# Problem description:
Beginning at the line containing "Usage Sum: 0.1725" in the material below and ending at the line containing "type / instances / area, sq um / area share", return each line exactly and add nothing.

# Input records:

"""

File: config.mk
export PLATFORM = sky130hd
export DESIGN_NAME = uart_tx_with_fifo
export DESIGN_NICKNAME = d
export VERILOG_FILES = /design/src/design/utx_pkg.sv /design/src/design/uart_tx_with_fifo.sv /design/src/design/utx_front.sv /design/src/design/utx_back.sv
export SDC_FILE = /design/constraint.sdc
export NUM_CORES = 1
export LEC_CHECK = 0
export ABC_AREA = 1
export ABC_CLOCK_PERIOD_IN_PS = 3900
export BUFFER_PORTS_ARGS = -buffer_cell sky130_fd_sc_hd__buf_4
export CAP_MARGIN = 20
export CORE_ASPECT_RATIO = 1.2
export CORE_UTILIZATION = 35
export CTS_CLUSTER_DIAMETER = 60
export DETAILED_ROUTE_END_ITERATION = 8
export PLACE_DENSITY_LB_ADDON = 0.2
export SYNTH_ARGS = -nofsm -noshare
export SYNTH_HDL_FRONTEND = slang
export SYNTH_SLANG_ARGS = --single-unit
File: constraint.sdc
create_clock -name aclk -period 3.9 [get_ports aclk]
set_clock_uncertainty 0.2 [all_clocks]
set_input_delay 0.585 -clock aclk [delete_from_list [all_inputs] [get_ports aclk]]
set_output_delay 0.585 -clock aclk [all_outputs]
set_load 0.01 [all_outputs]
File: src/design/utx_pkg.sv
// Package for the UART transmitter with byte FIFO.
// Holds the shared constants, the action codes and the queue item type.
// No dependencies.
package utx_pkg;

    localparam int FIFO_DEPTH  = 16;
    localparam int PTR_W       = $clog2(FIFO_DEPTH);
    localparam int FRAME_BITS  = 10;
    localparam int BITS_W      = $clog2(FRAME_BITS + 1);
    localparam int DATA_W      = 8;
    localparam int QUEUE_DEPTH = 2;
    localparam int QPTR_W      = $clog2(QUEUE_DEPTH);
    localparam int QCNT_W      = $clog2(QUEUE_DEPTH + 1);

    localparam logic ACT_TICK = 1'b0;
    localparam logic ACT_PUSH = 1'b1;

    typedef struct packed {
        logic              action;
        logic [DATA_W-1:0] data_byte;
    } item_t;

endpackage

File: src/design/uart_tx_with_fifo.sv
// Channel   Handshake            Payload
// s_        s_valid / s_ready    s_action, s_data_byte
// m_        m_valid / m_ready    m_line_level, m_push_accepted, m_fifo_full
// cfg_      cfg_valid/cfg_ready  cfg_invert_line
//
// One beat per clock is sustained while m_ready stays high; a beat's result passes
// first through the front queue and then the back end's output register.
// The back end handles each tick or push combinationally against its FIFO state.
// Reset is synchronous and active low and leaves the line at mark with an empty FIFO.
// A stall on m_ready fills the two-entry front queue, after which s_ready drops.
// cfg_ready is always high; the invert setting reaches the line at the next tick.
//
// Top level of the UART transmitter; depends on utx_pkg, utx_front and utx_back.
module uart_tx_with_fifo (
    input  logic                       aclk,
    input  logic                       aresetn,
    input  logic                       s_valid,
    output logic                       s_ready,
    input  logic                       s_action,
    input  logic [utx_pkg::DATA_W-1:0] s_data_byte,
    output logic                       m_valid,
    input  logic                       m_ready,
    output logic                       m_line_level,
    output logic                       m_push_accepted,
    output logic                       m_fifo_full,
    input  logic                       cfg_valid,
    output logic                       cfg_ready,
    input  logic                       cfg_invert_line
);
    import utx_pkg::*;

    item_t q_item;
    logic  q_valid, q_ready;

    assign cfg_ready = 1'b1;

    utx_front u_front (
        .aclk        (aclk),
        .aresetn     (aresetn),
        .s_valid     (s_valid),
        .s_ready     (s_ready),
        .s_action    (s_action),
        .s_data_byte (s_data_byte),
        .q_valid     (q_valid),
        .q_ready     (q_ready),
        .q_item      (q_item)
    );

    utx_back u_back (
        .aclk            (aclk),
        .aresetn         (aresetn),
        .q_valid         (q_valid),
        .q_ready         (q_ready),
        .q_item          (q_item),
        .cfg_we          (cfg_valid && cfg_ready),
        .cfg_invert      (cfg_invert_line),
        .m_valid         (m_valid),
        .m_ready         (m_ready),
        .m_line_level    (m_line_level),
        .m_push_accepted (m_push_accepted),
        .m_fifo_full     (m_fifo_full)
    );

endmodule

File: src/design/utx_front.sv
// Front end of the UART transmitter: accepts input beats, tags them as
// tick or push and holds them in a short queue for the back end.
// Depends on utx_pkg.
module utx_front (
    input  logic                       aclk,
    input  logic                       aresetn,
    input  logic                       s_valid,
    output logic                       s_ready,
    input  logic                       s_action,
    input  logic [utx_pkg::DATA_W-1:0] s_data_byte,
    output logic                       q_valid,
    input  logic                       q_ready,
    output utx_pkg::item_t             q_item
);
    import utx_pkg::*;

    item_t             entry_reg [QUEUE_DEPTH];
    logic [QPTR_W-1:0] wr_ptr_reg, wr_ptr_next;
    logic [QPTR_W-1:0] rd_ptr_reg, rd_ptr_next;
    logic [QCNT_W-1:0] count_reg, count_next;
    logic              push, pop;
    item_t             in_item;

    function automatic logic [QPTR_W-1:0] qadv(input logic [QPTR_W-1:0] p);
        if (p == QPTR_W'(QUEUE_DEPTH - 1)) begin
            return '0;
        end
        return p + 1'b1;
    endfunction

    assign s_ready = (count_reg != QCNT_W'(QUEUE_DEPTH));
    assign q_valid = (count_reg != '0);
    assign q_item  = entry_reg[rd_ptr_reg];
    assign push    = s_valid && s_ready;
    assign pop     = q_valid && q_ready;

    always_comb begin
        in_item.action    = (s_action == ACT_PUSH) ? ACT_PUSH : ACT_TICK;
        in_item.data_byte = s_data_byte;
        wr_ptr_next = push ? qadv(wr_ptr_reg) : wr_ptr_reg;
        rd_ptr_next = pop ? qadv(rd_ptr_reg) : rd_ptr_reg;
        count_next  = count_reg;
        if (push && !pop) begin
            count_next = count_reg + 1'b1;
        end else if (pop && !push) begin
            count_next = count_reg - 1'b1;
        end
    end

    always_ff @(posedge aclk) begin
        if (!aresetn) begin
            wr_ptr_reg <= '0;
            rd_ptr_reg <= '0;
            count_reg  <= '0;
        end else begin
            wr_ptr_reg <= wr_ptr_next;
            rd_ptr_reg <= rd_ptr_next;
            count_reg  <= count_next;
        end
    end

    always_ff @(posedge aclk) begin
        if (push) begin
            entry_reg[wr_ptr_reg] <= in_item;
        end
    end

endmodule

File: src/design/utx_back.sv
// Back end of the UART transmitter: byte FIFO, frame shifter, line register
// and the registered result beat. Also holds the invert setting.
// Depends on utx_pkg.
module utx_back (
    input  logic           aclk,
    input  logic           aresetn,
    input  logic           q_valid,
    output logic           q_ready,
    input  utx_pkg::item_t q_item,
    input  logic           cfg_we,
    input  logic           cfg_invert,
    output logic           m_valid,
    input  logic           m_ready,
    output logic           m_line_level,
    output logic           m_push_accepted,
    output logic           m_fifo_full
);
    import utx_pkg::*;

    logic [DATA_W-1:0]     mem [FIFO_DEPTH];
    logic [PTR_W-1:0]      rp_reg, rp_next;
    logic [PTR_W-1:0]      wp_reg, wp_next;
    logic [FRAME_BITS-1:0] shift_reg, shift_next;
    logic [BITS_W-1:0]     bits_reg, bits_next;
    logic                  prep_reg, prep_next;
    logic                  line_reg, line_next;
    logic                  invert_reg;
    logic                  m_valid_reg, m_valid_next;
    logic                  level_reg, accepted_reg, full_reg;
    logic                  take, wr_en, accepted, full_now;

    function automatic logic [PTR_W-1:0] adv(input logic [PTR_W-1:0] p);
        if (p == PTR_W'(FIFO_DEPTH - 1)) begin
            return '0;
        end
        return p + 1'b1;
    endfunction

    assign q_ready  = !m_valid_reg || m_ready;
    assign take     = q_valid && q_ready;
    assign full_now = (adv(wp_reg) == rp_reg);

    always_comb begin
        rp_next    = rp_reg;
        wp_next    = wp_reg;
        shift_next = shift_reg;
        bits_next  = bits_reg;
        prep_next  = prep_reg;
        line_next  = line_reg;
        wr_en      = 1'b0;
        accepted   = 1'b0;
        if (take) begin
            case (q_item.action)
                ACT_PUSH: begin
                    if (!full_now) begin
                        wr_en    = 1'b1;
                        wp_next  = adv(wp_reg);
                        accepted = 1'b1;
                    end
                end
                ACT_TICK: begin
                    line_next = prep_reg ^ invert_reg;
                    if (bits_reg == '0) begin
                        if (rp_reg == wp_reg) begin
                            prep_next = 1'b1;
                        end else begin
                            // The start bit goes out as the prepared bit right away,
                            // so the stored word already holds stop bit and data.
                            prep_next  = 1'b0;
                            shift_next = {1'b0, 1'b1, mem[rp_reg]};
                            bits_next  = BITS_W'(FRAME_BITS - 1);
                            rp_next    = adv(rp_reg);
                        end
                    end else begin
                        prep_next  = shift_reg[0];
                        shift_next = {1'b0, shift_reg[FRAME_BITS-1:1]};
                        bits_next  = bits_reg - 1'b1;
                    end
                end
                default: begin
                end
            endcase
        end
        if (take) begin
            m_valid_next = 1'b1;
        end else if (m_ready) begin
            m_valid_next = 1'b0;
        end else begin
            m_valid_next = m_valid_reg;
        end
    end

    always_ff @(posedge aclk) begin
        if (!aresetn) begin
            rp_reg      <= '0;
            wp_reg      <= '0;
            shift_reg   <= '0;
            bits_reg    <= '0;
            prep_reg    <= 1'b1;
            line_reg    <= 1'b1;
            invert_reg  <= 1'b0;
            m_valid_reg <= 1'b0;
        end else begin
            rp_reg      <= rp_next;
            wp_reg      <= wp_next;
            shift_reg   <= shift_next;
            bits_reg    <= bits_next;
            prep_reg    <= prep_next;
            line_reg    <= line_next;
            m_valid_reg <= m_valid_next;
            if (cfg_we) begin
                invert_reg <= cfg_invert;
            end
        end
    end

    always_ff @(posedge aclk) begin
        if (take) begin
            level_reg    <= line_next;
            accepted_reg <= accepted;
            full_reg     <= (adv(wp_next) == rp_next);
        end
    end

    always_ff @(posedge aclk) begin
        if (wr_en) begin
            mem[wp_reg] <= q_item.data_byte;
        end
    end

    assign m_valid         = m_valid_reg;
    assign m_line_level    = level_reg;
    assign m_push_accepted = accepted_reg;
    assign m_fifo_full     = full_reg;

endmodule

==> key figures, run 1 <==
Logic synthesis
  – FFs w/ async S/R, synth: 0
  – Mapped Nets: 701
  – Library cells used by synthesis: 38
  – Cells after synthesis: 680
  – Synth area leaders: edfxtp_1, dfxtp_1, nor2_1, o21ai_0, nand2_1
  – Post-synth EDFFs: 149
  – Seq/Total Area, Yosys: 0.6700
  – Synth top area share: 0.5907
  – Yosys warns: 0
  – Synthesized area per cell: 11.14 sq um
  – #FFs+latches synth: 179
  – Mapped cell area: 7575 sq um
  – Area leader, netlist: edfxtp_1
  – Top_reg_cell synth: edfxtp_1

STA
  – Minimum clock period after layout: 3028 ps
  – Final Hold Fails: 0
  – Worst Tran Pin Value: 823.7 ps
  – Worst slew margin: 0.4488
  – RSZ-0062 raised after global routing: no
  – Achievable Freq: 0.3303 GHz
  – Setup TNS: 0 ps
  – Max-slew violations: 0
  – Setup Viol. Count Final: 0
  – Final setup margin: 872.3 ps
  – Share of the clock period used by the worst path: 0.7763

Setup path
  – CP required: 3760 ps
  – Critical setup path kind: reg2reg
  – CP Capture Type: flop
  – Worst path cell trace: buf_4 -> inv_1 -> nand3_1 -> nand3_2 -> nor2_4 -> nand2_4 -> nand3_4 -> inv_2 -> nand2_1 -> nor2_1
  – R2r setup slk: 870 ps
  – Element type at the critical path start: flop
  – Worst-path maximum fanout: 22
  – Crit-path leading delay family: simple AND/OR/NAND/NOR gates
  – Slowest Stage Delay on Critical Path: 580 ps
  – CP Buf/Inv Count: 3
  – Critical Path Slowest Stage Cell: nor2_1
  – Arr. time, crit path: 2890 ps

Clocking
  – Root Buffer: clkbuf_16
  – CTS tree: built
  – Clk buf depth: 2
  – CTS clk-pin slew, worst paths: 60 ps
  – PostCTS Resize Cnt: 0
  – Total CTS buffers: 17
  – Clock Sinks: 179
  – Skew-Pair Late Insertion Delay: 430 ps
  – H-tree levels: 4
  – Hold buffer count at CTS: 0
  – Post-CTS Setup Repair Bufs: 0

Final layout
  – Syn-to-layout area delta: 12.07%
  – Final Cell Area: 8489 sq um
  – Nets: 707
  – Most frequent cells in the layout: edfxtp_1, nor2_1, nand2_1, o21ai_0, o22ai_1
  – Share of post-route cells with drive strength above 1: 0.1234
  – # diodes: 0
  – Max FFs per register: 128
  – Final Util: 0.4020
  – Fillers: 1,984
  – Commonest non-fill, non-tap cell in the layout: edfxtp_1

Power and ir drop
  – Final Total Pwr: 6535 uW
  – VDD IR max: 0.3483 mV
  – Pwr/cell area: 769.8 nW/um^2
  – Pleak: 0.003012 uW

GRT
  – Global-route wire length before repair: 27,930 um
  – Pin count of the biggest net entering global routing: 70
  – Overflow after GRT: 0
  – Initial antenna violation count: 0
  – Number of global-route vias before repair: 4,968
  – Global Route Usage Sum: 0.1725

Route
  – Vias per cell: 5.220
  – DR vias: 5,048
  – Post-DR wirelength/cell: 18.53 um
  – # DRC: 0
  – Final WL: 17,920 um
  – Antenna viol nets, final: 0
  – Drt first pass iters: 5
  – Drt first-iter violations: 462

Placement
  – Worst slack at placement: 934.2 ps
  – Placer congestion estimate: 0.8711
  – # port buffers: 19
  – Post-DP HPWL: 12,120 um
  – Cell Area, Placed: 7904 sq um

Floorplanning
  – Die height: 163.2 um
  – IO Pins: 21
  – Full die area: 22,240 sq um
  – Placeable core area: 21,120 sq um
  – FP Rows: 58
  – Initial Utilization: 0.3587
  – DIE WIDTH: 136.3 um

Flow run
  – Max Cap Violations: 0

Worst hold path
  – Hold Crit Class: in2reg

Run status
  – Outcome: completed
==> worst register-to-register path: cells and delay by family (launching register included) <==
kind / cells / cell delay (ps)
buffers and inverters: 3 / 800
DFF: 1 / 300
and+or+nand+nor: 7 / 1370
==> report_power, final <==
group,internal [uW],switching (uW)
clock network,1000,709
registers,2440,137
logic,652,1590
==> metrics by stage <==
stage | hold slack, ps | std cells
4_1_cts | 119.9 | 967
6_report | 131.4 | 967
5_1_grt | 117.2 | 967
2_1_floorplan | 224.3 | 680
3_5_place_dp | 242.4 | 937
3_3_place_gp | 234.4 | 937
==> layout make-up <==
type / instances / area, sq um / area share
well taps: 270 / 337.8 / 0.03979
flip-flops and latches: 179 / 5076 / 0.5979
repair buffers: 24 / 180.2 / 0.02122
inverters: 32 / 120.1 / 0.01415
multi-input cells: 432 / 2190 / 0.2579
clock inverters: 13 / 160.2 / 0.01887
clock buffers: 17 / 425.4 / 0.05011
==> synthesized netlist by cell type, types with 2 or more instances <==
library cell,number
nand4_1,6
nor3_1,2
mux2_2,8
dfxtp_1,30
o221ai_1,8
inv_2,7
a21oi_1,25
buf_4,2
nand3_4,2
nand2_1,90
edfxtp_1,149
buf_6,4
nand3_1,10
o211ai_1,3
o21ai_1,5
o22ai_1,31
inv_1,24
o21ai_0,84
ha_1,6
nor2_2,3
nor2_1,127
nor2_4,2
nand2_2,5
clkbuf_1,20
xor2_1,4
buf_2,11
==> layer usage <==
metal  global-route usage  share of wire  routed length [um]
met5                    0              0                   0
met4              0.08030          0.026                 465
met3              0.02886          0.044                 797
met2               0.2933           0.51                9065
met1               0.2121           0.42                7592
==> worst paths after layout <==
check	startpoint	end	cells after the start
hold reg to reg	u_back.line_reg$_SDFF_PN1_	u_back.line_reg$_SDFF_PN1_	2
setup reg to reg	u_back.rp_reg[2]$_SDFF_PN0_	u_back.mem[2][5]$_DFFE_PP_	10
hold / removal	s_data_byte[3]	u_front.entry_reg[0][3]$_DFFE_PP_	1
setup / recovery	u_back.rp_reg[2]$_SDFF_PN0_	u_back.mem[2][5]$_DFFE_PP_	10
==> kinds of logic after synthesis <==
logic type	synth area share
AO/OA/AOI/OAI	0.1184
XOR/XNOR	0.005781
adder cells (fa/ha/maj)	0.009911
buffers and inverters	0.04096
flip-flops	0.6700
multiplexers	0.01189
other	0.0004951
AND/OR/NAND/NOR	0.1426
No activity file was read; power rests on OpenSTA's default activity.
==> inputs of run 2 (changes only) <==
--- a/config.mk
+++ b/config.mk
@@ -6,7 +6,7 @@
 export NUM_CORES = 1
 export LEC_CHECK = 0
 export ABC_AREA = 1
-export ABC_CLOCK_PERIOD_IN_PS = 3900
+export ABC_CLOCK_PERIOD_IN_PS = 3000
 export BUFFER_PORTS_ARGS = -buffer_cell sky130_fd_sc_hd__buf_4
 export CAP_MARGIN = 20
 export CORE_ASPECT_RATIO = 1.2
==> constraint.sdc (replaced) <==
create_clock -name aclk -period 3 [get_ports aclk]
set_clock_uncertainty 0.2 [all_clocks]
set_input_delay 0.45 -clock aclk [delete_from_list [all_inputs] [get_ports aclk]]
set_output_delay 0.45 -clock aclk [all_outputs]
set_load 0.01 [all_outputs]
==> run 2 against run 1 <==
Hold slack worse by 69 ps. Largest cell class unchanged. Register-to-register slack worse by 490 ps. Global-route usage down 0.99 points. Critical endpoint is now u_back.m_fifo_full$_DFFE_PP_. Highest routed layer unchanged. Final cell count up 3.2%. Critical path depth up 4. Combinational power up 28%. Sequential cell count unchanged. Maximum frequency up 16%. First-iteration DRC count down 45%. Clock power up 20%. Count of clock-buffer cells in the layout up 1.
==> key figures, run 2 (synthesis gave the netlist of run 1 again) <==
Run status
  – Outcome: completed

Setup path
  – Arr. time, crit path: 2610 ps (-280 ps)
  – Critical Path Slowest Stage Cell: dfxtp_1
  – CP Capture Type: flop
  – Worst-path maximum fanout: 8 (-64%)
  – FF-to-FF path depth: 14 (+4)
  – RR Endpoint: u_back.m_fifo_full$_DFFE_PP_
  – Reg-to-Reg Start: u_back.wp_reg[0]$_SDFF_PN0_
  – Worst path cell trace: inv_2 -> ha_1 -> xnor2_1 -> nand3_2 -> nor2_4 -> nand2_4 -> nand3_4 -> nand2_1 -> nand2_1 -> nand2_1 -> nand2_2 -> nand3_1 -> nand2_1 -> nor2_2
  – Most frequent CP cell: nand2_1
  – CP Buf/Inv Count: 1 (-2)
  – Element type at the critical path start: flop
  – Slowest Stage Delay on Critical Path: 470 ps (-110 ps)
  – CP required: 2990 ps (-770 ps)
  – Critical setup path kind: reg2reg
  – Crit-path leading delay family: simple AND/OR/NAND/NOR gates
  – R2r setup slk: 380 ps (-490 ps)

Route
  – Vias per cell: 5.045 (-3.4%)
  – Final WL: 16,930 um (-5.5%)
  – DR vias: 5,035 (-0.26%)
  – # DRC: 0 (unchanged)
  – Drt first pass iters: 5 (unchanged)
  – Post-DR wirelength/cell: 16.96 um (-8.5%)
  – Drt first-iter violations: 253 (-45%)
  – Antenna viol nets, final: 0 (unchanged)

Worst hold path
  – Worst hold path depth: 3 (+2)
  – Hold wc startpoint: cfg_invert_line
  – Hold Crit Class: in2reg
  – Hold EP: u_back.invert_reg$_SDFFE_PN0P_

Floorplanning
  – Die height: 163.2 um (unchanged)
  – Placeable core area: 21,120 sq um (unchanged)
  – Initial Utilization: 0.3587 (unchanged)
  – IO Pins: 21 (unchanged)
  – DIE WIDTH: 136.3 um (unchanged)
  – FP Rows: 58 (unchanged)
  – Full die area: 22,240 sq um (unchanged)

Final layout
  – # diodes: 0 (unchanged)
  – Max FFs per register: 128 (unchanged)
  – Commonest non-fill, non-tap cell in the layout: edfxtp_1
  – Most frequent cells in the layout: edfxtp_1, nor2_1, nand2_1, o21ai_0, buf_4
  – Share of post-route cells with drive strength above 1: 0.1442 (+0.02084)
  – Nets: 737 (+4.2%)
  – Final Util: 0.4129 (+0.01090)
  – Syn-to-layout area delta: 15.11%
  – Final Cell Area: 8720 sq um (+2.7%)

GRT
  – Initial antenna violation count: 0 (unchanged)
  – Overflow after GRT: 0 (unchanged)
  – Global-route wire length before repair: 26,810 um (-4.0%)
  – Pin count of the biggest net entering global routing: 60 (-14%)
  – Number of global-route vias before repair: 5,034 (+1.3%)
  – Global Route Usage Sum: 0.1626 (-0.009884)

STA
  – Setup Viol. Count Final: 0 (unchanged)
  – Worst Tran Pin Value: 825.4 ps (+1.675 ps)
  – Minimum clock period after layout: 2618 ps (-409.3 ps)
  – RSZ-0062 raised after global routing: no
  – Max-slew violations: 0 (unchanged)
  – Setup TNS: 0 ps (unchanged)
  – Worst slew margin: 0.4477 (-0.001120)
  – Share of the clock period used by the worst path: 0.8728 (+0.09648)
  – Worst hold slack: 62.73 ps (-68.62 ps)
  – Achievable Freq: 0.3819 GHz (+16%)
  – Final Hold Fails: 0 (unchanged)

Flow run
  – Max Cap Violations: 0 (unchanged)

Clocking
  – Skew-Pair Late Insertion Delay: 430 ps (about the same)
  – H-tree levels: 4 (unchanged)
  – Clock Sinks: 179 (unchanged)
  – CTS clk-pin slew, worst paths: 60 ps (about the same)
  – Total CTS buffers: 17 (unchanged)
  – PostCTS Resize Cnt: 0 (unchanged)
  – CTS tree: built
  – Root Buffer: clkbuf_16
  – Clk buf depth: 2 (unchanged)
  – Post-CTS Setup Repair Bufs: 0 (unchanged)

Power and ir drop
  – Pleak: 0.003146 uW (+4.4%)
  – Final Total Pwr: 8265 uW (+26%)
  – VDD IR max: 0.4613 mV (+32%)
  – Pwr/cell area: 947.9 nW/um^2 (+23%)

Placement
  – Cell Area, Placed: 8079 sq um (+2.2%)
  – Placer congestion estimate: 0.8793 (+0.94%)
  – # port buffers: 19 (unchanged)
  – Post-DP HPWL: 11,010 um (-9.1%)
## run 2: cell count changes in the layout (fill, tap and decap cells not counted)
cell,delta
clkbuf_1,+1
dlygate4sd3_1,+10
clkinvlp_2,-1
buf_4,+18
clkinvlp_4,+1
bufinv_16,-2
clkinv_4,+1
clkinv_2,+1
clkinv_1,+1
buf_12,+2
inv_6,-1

"""
"""

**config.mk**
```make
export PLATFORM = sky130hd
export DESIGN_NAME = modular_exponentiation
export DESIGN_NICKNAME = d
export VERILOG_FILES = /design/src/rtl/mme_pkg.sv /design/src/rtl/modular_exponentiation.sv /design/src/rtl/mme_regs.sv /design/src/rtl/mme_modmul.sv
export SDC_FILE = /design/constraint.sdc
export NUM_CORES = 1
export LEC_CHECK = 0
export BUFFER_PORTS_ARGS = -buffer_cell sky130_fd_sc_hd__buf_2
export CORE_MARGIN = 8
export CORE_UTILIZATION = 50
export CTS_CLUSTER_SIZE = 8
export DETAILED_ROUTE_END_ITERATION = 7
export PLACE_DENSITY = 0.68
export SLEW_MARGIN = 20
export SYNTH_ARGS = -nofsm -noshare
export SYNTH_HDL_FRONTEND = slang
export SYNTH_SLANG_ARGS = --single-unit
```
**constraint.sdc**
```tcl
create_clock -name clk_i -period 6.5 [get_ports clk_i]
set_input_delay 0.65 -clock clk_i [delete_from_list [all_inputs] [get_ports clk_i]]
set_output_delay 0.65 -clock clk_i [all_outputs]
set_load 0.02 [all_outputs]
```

"""

# The answer:
  – Global Route Usage Sum: 0.1725

Route
  – Vias per cell: 5.220
  – DR vias: 5,048
  – Post-DR wirelength/cell: 18.53 um
  – # DRC: 0
  – Final WL: 17,920 um
  – Antenna viol nets, final: 0
  – Drt first pass iters: 5
  – Drt first-iter violations: 462

Placement
  – Worst slack at placement: 934.2 ps
  – Placer congestion estimate: 0.8711
  – # port buffers: 19
  – Post-DP HPWL: 12,120 um
  – Cell Area, Placed: 7904 sq um

Floorplanning
  – Die height: 163.2 um
  – IO Pins: 21
  – Full die area: 22,240 sq um
  – Placeable core area: 21,120 sq um
  – FP Rows: 58
  – Initial Utilization: 0.3587
  – DIE WIDTH: 136.3 um

Flow run
  – Max Cap Violations: 0

Worst hold path
  – Hold Crit Class: in2reg

Run status
  – Outcome: completed
==> worst register-to-register path: cells and delay by family (launching register included) <==
kind / cells / cell delay (ps)
buffers and inverters: 3 / 800
DFF: 1 / 300
and+or+nand+nor: 7 / 1370
==> report_power, final <==
group,internal [uW],switching (uW)
clock network,1000,709
registers,2440,137
logic,652,1590
==> metrics by stage <==
stage | hold slack, ps | std cells
4_1_cts | 119.9 | 967
6_report | 131.4 | 967
5_1_grt | 117.2 | 967
2_1_floorplan | 224.3 | 680
3_5_place_dp | 242.4 | 937
3_3_place_gp | 234.4 | 937
==> layout make-up <==
type / instances / area, sq um / area share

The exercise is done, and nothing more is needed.